Source material:
$ cat config.mk
export PLATFORM = sky130hd
export DESIGN_NAME = exc_entry_vec
export DESIGN_NICKNAME = d
export VERILOG_FILES = /design/src/rtl/exc_entry_vec.sv
export SDC_FILE = /design/constraint.sdc
export NUM_CORES = 1
export LEC_CHECK = 0
export ABC_AREA = 0
export BUFFER_PORTS_ARGS = -buffer_cell sky130_fd_sc_hd__buf_2
export CORE_MARGIN = 10
export CORE_UTILIZATION = 50
export DETAILED_ROUTE_END_ITERATION = 10
export PLACE_DENSITY = 0.82
export SLEW_MARGIN = 5
export SYNTH_ARGS = -nofsm -noshare
export SYNTH_HDL_FRONTEND = slang
export SYNTH_SLANG_ARGS = --single-unit
$ cat constraint.sdc
create_clock -name clk -period 13.4 [get_ports clk]
set_input_delay 2.68 -clock clk [delete_from_list [all_inputs] [get_ports clk]]
set_output_delay 2.68 -clock clk [all_outputs]
set_load 0.02 [all_outputs]
$ cat src/rtl/exc_entry_vec.sv
module exc_entry_vec #(
  parameter int AW = 32,
  parameter logic [AW-1:0] BOOT_BASE = 'hBFC0_0000,
  parameter int IRQ_N = 8,
  parameter int CODE_W = 5,
  parameter int SP_W = 5
) (
  input  logic              clk,
  input  logic              rst_n,
  input  logic              req_i,
  input  logic [CODE_W-1:0] kind_i,
  input  logic              tlb_miss_i,
  input  logic [AW-1:0]     pc_i,
  input  logic              in_slot_i,
  input  logic              exl_i,
  input  logic              erl_i,
  input  logic              bev_i,
  input  logic              nmi_i,
  input  logic [1:0]        ksu_i,
  input  logic [IRQ_N-1:0]  im_i,
  input  logic [IRQ_N-1:0]  ip_i,
  input  logic              iv_i,
  input  logic [SP_W-1:0]   spacing_i,
  input  logic [AW-1:0]     ebase_i,
  output logic              upd_o,
  output logic [AW-1:0]     pc_o,
  output logic [AW-1:0]     epc_o,
  output logic [AW-1:0]     err_epc_o,
  output logic              bd_o,
  output logic [CODE_W-1:0] code_o,
  output logic              exl_o,
  output logic              erl_o,
  output logic              bev_o,
  output logic              nmi_o,
  output logic [1:0]        ksu_o
);
  localparam int VEC_W = (IRQ_N > 1) ? $clog2(IRQ_N) : 1;
  localparam logic [CODE_W-1:0] K_INT  = CODE_W'(0);
  localparam logic [CODE_W-1:0] K_TLBL = CODE_W'(2);
  localparam logic [CODE_W-1:0] K_TLBS = CODE_W'(3);
  localparam logic [CODE_W-1:0] K_NMI  = CODE_W'(28);
  localparam logic [CODE_W-1:0] K_RST  = CODE_W'(29);
  localparam logic [CODE_W-1:0] K_CERR = CODE_W'(30);
  localparam logic [AW-1:0] OFF_GEN  = AW'('h180);
  localparam logic [AW-1:0] OFF_VEC  = AW'('h200);
  localparam logic [AW-1:0] OFF_CEB  = AW'('h100);
  localparam logic [AW-1:0] OFF_CEN  = AW'('h2000_0100);

  logic              is_err, is_gen;
  logic [IRQ_N-1:0]  act;
  logic [VEC_W-1:0]  vec;
  logic [AW-1:0]     off, base, slot_pc;

  assign is_err  = req_i && (kind_i == K_NMI || kind_i == K_RST);
  assign is_gen  = req_i && !is_err;
  assign act     = ip_i & im_i;
  assign slot_pc = in_slot_i ? pc_i - AW'(4) : pc_i;
  assign base    = bev_i ? BOOT_BASE + OFF_VEC : {ebase_i[AW-1:10], 10'b0};

  always_comb begin
    vec = '0;
    for (int i = 0; i < IRQ_N; i++)
      if (act[i]) vec = VEC_W'(i);
  end

  always_comb begin
    off = OFF_GEN;
    if (kind_i == K_INT && iv_i) begin
      if (bev_i || spacing_i == '0) off = OFF_VEC;
      else off = OFF_VEC + AW'(vec) * (AW'(spacing_i) << 5);
    end else if ((kind_i == K_TLBL || kind_i == K_TLBS) && tlb_miss_i && !exl_i) begin
      off = '0;
    end else if (kind_i == K_CERR) begin
      off = bev_i ? OFF_CEB : OFF_CEN;
    end
  end

  always_ff @(posedge clk) begin
    if (!rst_n) begin
      upd_o     <= 1'b0;
      pc_o      <= BOOT_BASE;
      epc_o     <= '0;
      err_epc_o <= '0;
      bd_o      <= 1'b0;
      code_o    <= '0;
      exl_o     <= 1'b0;
      erl_o     <= 1'b1;
      bev_o     <= 1'b1;
      nmi_o     <= 1'b0;
      ksu_o     <= 2'b00;
    end else begin
      upd_o <= req_i;
      exl_o <= exl_i;
      erl_o <= erl_i;
      bev_o <= bev_i;
      nmi_o <= nmi_i;
      ksu_o <= req_i ? 2'b00 : ksu_i;
      if (is_gen) begin
        pc_o   <= base + off;
        code_o <= kind_i;
        exl_o  <= 1'b1;
        if (!exl_i) begin
          epc_o <= slot_pc;
          bd_o  <= in_slot_i;
        end
      end else if (is_err) begin
        pc_o      <= BOOT_BASE;
        err_epc_o <= slot_pc;
        erl_o     <= 1'b1;
        bev_o     <= 1'b1;
        nmi_o     <= (kind_i == K_NMI);
      end
    end
  end
endmodule

==> results.yml, run 1 <==
status:
  run_status: "finished, final reports clean"
route:
  post_drt_via_cell_ratio: 5.51
  detailroute.via_count: 5197
  drt-total-wl_um: 16300
  drt-wirelength-per-cell_um: 17.3
  dr.pass1.iters: 5
  post_detailed_route_count_of_antenna_violating_nets: 0
  drt_drc_violations_left: 0
  drt_first_iter_violations: 356
worst_setup_path:
  crit_path_top_delay_cell: "sky130_fd_sc_hd__fa_1"
  slowest_delay_ns: 0.58
  timing.critical_path.required_ns: 13.63
  worstSetupStartpointType: "input pin"
  path_cells: "buf_2 > nand2_1 > nand2_1 > o21ai_0 > nand2_1 > fa_1 > inv_1 > ha_1 > a21o_1 > a211oi_1 > nor2_1 > ha_1 > or3_1 > a21oi_1 > ha_1 > a211o_1 > a21oi_1 > nor3_1 > a2111oi_0 > nor3_1"
  timing.setup.critical_path_class: "input pin to flip-flop"
  ff2ff_setup_slack_ns: 12.64
  critical_path_arrival_ns: 7.55
  critical_path.max_fanout: 7
  end_kind: "flip-flop"
power_and_ir_drop:
  worst_ir_drop_vdd_mv: 0.0715
  power.density_nw_per_um2: 104
  pwr-share-seq: 0.490
  p_int_w: 0.000467
  netSwitchingFraction: 0.304
  net-switching-power_w: 0.000204
  p_leak_nw: 2.87
  clock_power_share: 0.309
  combinationalPowerShare: 0.201
layout:
  antenna_cells_inserted: 0
  synthToLayoutAreaGrowth_pct: 24.0
  layout.nets: 923
  layout_cell_share_with_drive_strength_beyond_1: 0.283
  final.fill_count: 914
floorplan:
  floorplan.initialDensity: 0.509
  die_w_um: 122
  die_h_um: 122
  core_area_sq_um: 10200
  design.portCount: 211
  placement_rows: 37
  design.die.area_sq_um: 14900
synth:
  yosysWarnings: 0
  synthTopCellsByArea: "sky130_fd_sc_hd__dfxtp_1 (40%), sky130_fd_sc_hd__o21ai_0 (6.0%), sky130_fd_sc_hd__nand2_1 (5.6%)"
  synth_simple_gate_area_share: 0.227
  number_of_flops_mapped_to_enable_cells_by_yosys: 0
  post-synth-top-area-cell: "sky130_fd_sc_hd__dfxtp_1"
  synthesized_area_fraction_occupied_by_ao_oa_aoi_and_oai_cells: 0.197
  ys_seq_elements: 104
  syn_inst: 622
  ys_types: 62
  synth-adder-area-share: 0.0528
  synth_mux_area_frac: 0.00960
  largest_family_of_logic_cells_by_synthesized_area: "simple AND/OR/NAND/NOR gates"
  fraction_of_synthesized_cell_area_in_xor_and_xnor_cells: 0.0756
  yosysSeqAreaShare: 0.399
  synth_largest_type_area_fraction: 0.399
  synthFlopType: "sky130_fd_sc_hd__dfxtp_1"
  synth_common_cells: "sky130_fd_sc_hd__dfxtp_1 (104), sky130_fd_sc_hd__nand2_1 (78), sky130_fd_sc_hd__o21ai_0 (63), sky130_fd_sc_hd__a21oi_1 (48), sky130_fd_sc_hd__nor2_1 (48)"
  synthMostInstantiatedCell: "sky130_fd_sc_hd__dfxtp_1"
  synth-async-reset-ratio: 0
  synth_area_per_cell_sq_um: 8.38
  mapped_area_sq_um: 5210
clock_tree:
  clock_tree.root_cell: "sky130_fd_sc_hd__clkbuf_8"
  tritoncts: "built"
  worstSkewPairLatency_ns: 0.36
  cts.htree.levels: 3
  cts_buffers: 9
  postCtsSetupBuffers: 0
  cts_buffer_depth: 2
  cts.sinks: 104
  cts-resized-gates: 0
  cts.reportedPaths.clkPinSlew_ns: 0.09
  cts_hold_buf: 0
placement:
  portBuffers: 193
  detailed_place_hpwl_um: 12800
  finalWeightedCongestion: 0.904
global_route:
  grt.met1_usage: 0.234
  grt_antenna_before_repair: 1
  busiest_layer: "met2"
  grt_pass1_vias: 5236
  wire_length_of_the_first_global_routing_pass_um: 26000
  grt_max_degree: 63
  globalRouteOverflowTotal: 0
  global_route.usage.met2: 0.367
  grt.total_usage: 0.212
  globalRouteMet3Util: 0.0930
min_path:
  min-delay-path-class: "flip-flop to flip-flop"
sta:
  fin_crit_sh: 0.546
  worst_slew_margin_rel: 0.417
  final.min_clock_period_ns: 7.31
  finalHoldWorstSlack_ns: 0.455
  timing.clock.skew_ns: 0
  timing.final.max_slew_violations: 0
  grt_setup_unrepaired: "false"
  max_slew.worst_pin.slew_ns: 0.873
  finalHoldViolCount: 0
  setup_tns_ns: 0
  report.final.setup_viol: 0
  achievable-frequency_mhz: 137
flow_run:
  max-cap-violations: 0
## state kept, by name (all words and copies together) (netlist names)
name,count
epc_o,32
err_epc_o,32
pc_o,27
code_o,5
ksu_o,2
bd_o,1
bev_o,1
erl_o,1
exl_o,1
nmi_o,1
upd_o,1
## routing by layer
layer | vias to the layer above | share of wire
met4 | 2 | 0.013
met2 | 193 | 0.48
met3 | 19 | 0.11
li1 | 2549 | -
met1 | 2434 | 0.39
met5 | - | 0.00043
## through the flow
step | utilization | setup slack, ns | area [sq um] | cells | power (W)
6_report | 0.632 | 6.09 | 6460 | 943 | 0.000671
2_1_floorplan | - | 6.40 | 5230 | 626 | 0.000419
3_3_place_gp | 0.611 | 5.82 | 6250 | 927 | 0.000465
4_1_cts | 0.632 | 6.10 | 6460 | 943 | 0.000675
5_1_grt | 0.632 | 5.72 | 6460 | 943 | 0.000700
3_5_place_dp | 0.611 | 5.69 | 6250 | 927 | 0.000469
## worst max-delay path, delay by kind of cell
family / cells / cell delay [ns]
AOI/OAI and AO/OA: 7 / 2.28
adders and majority gates: 4 / 1.42
buffers and inverters: 2 / 0.16
and+or+nand+nor: 7 / 1.02
## worst paths after layout
path / endpoint / cells after the start / start
hold / removal: pc_o[17] / 2 / pc_o[17]
setup reg to reg: epc_o[24] / 2 / epc_o[24]
setup / recovery: pc_o[25] / 20 / ip_i[4]
hold reg to reg: pc_o[17] / 2 / pc_o[17]
## layout make-up
type / instances / area [sq um] / area share
clock buffers: 10 / 138 / 0.0213
well taps: 136 / 170 / 0.0263
flip-flops and latches: 104 / 2080 / 0.322
clock inverters: 6 / 71.3 / 0.0110
inverters: 15 / 56.3 / 0.00871
repair buffers: 196 / 988 / 0.153
multi-input cells: 476 / 2960 / 0.458
## power groups by stage
stage               Combinational (W)  Sequential (W)  Clock (W)
floorplan                   0.0000674        0.000352          0
detailed placement           0.000134        0.000336          0
global placement             0.000130        0.000335          0
global route                 0.000148        0.000330   0.000222
finish                       0.000135        0.000329   0.000207
CTS                          0.000134        0.000329   0.000212
## logic make-up after synthesis
| kind of cell | Yosys count |
|---|---|
| other | 1 |
| adder cells (fa/ha/maj) | 19 |
| flip-flops | 104 |
| AO/OA/AOI/OAI | 168 |
| multiplexers | 5 |
| buffers and inverters | 46 |
| XOR/XNOR | 45 |
| AND/OR/NAND/NOR | 234 |
## cells in the final DEF, fill, tap and decap left out, types with 5 or more instances in the layout
cell / synthesis / final
sky130_fd_sc_hd__a211oi_1: 13 / 13
sky130_fd_sc_hd__a21oi_1: 48 / 47
sky130_fd_sc_hd__a22o_1: 8 / 8
sky130_fd_sc_hd__a311oi_1: 5 / 5
sky130_fd_sc_hd__and2_1: 8 / 8
sky130_fd_sc_hd__and3_1: 5 / 5
sky130_fd_sc_hd__buf_2: 1 / 193
sky130_fd_sc_hd__clkbuf_8: 0 / 10
sky130_fd_sc_hd__conb_1: 1 / 5
sky130_fd_sc_hd__dfxtp_1: 104 / 104
sky130_fd_sc_hd__fa_1: 5 / 5
sky130_fd_sc_hd__ha_1: 14 / 14
sky130_fd_sc_hd__inv_1: 15 / 15
sky130_fd_sc_hd__mux2i_1: 5 / 5
sky130_fd_sc_hd__nand2_1: 78 / 78
sky130_fd_sc_hd__nand3_1: 13 / 13
sky130_fd_sc_hd__nor2_1: 48 / 47
sky130_fd_sc_hd__nor2b_1: 12 / 12
sky130_fd_sc_hd__nor3_1: 18 / 18
sky130_fd_sc_hd__nor3b_1: 5 / 5
sky130_fd_sc_hd__nor4_1: 8 / 8
sky130_fd_sc_hd__o21ai_0: 63 / 63
sky130_fd_sc_hd__or2_2: 5 / 5
sky130_fd_sc_hd__or3_1: 8 / 8
sky130_fd_sc_hd__xnor2_1: 33 / 33
sky130_fd_sc_hd__xor2_1: 12 / 12
No activity file was read; power rests on OpenSTA's default activity.
==> inputs of run 2 (changes only) <==
- CORE_UTILIZATION: 50 -> 44
- PLACE_DENSITY: 0.82 -> 0.77
- clock period: 13.4 -> 6.3 ns (I/O delays scaled with it)
==> run 2 against run 1 <==
  * Clock-buffer cell count is 1 lower
  * Flip-flop and latch count stayed put
  * Largest cell class unchanged
  * Via count is 2.9% lower
  * Final cell count is 1.3% higher
  * Non-clock buffer count is 5 higher
  * Design area is 2.2% higher
  * Utilization is 5.8 points lower
  * Critical path type unchanged
  * Hold slack worse by 0.0058 ns
==> results.yml, run 2 (synthesis gave the netlist of run 1 again) <==
route:
  detailroute.via_count: 5048
  post_drt_via_cell_ratio: 5.29
  drt-total-wl_um: 16300
  post_detailed_route_count_of_antenna_violating_nets: 0
  drt_drc_violations_left: 0
  drt-wirelength-per-cell_um: 17.1
  dr.pass1.iters: 4
  drt_first_iter_violations: 233
layout:
  top_regs: "epc_o x32, err_epc_o x32, pc_o x27"
  synthToLayoutAreaGrowth_pct: 26.8
  antenna_cells_inserted: 0
  layout_cell_share_with_drive_strength_beyond_1: 0.287
  commonest_non_fill_non_tap_cell_in_the_layout: "sky130_fd_sc_hd__buf_2"
  mostFrequentLayoutCells: "sky130_fd_sc_hd__buf_2 (193), sky130_fd_sc_hd__dfxtp_1 (104), sky130_fd_sc_hd__nand2_1 (78)"
  finalNonFillerCells: 955
  layout.nets: 928
  postLayoutCoreUtil: 0.574
clock_tree:
  cts-resized-gates: 0
  worstSkewPairLatency_ns: 0.35
  tritoncts: "built"
  cts.htree.levels: 3
  cts_buffer_depth: 2
  cts.sinks: 104
  postCtsSetupBuffers: 0
  cts_buffers: 9
  cts_hold_buf: 0
  clock_tree.root_cell: "sky130_fd_sc_hd__clkbuf_16"
  cts.reportedPaths.clkPinSlew_ns: 0.08
global_route:
  grt_max_degree: 63
  grt.met1_usage: 0.219
  global_route.usage.met2: 0.319
  grt_antenna_before_repair: 0
  busiest_layer: "met2"
  globalRouteMet3Util: 0.0678
  globalRouteOverflowTotal: 0
  grt.total_usage: 0.188
  grt_pass1_vias: 5046
  wire_length_of_the_first_global_routing_pass_um: 25500
sta:
  finalHoldViolCount: 0
  timing.final.max_slew_violations: 0
  timing.clock.skew_ns: 0
  fin_crit_sh: 0.918
  report.final.setup_viol: 0
  setup_tns_ns: 0
  max_slew.worst_pin.slew_ns: 0.905
  achievable-frequency_mhz: 173
  final.min_clock_period_ns: 5.79
  worst_slew_margin_rel: 0.396
  grt_setup_unrepaired: "false"
worst_setup_path:
  critical_path.max_fanout: 6
  slowest_delay_ns: 0.58
  timing.setup.critical_path_class: "input pin to flip-flop"
  worstSetupStartpointType: "input pin"
  critical_path_arrival_ns: 6.01
  end_kind: "flip-flop"
  crit_path_top_delay_cell: "sky130_fd_sc_hd__fa_1"
  timing.critical_path.from: "ip_i[4]"
  timing.critical_path.required_ns: 6.53
  timing.rr.start: "err_epc_o[5]"
  path_cells: "buf_2 > nand2_1 > nand2_1 > o21ai_0 > nand2_1 > fa_1 > inv_1 > ha_1 > a21o_1 > a211oi_1 > nor2_1 > ha_1 > or3_1 > a21oi_1 > ha_1 > a211o_1 > a21oi_1 > nor3_1 > a2111oi_0 > nor3_1"
placement:
  detailed_place_hpwl_um: 12700
  finalWeightedCongestion: 0.863
  post-place-cells: 939
  portBuffers: 193
status:
  run_status: "finished, final reports clean"
power_and_ir_drop:
  p_leak_nw: 2.94
  power.density_nw_per_um2: 234
  worst_ir_drop_vdd_mv: 0.118
  report.power.total_w: 0.00155
min_path:
  hp-start: "err_epc_o[28]"
  min-delay-path-class: "flip-flop to flip-flop"
floorplan:
  core_area_sq_um: 11500
  die_w_um: 129
  floorplan.initialDensity: 0.453
  design.die.area_sq_um: 16600
  placement_rows: 39
  die_h_um: 129
  design.portCount: 211
flow_run:
  max-cap-violations: 0
==> run 2: changes by cell type in the layout (fill, tap and decap cells not counted), sizes merged <==
cell	before	now
clkinvlp	2	1
buf	196	201
clkinv	0	3
bufinv	1	0
clkbuf	10	9
==> run 2: area by class of cell <==
class	count	area (sq um)
Sequential cell	104	2080
Clock inverter	7	82.6
Clock buffer	9	225
Inverter	15	56.3
Fill cell	1073	4910
Timing Repair Buffer	201	1030
Tap cell	143	179
Multi-Input combinational cell	476	2960
==> run 2: final timing paths <==
kind	to	slack, ns	cells after the start
hold / removal	err_epc_o[28]	0.45	2
setup / recovery	pc_o[25]	0.51	20
hold reg to reg	err_epc_o[28]	0.45	2
setup reg to reg	err_epc_o[5]	5.57	2
==> run 2: stage by stage <==
stage / cell area, sq um / hold slack, ns / setup slack [ns]
6_report: 6610 / 0.449 / 0.515
5_1_grt: 6610 / 0.479 / 0.0553
4_1_cts: 6610 / 0.457 / 0.494
3_5_place_dp: 6300 / 0.438 / 0.138
3_3_place_gp: 6300 / 0.429 / 0.213
2_1_floorplan: 5230 / 0.528 / 0.719
==> run 2: critical path, delay by kind of cell <==
kind,cells,cell delay (ns)
AOI/OAI and AO/OA,7,2.15
adders and majority gates,4,1.42
and+or+nand+nor,7,1.00
buffers and inverters,2,0.15
==> run 2: per-layer routing <==
metal / up-vias / routed length (um)
li1: 2563 / -
met1: 2306 / 6970
met2: 164 / 7590
met3: 15 / 1530
met4: 0 / 195
met5: - / 0
==> run 2: report_power, final <==
group	internal [W]	total, W	switching, W	leakage, nW
Sequential	0.000685	0.000698	0.0000128	0.851
Clock	0.000283	0.000565	0.000282	0.145
Combinational	0.000108	0.000284	0.000176	1.95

The task: What is asked for is an exact copy of the lines above from the one containing "grt.met1_usage: 0.219" through the one containing "max_slew.worst_pin.slew_ns: 0.905", and only those.

Solution for this exercise:
  grt.met1_usage: 0.219
  global_route.usage.met2: 0.319
  grt_antenna_before_repair: 0
  busiest_layer: "met2"
  globalRouteMet3Util: 0.0678
  globalRouteOverflowTotal: 0
  grt.total_usage: 0.188
  grt_pass1_vias: 5046
  wire_length_of_the_first_global_routing_pass_um: 25500
sta:
  finalHoldViolCount: 0
  timing.final.max_slew_violations: 0
  timing.clock.skew_ns: 0
  fin_crit_sh: 0.918
  report.final.setup_viol: 0
  setup_tns_ns: 0
  max_slew.worst_pin.slew_ns: 0.905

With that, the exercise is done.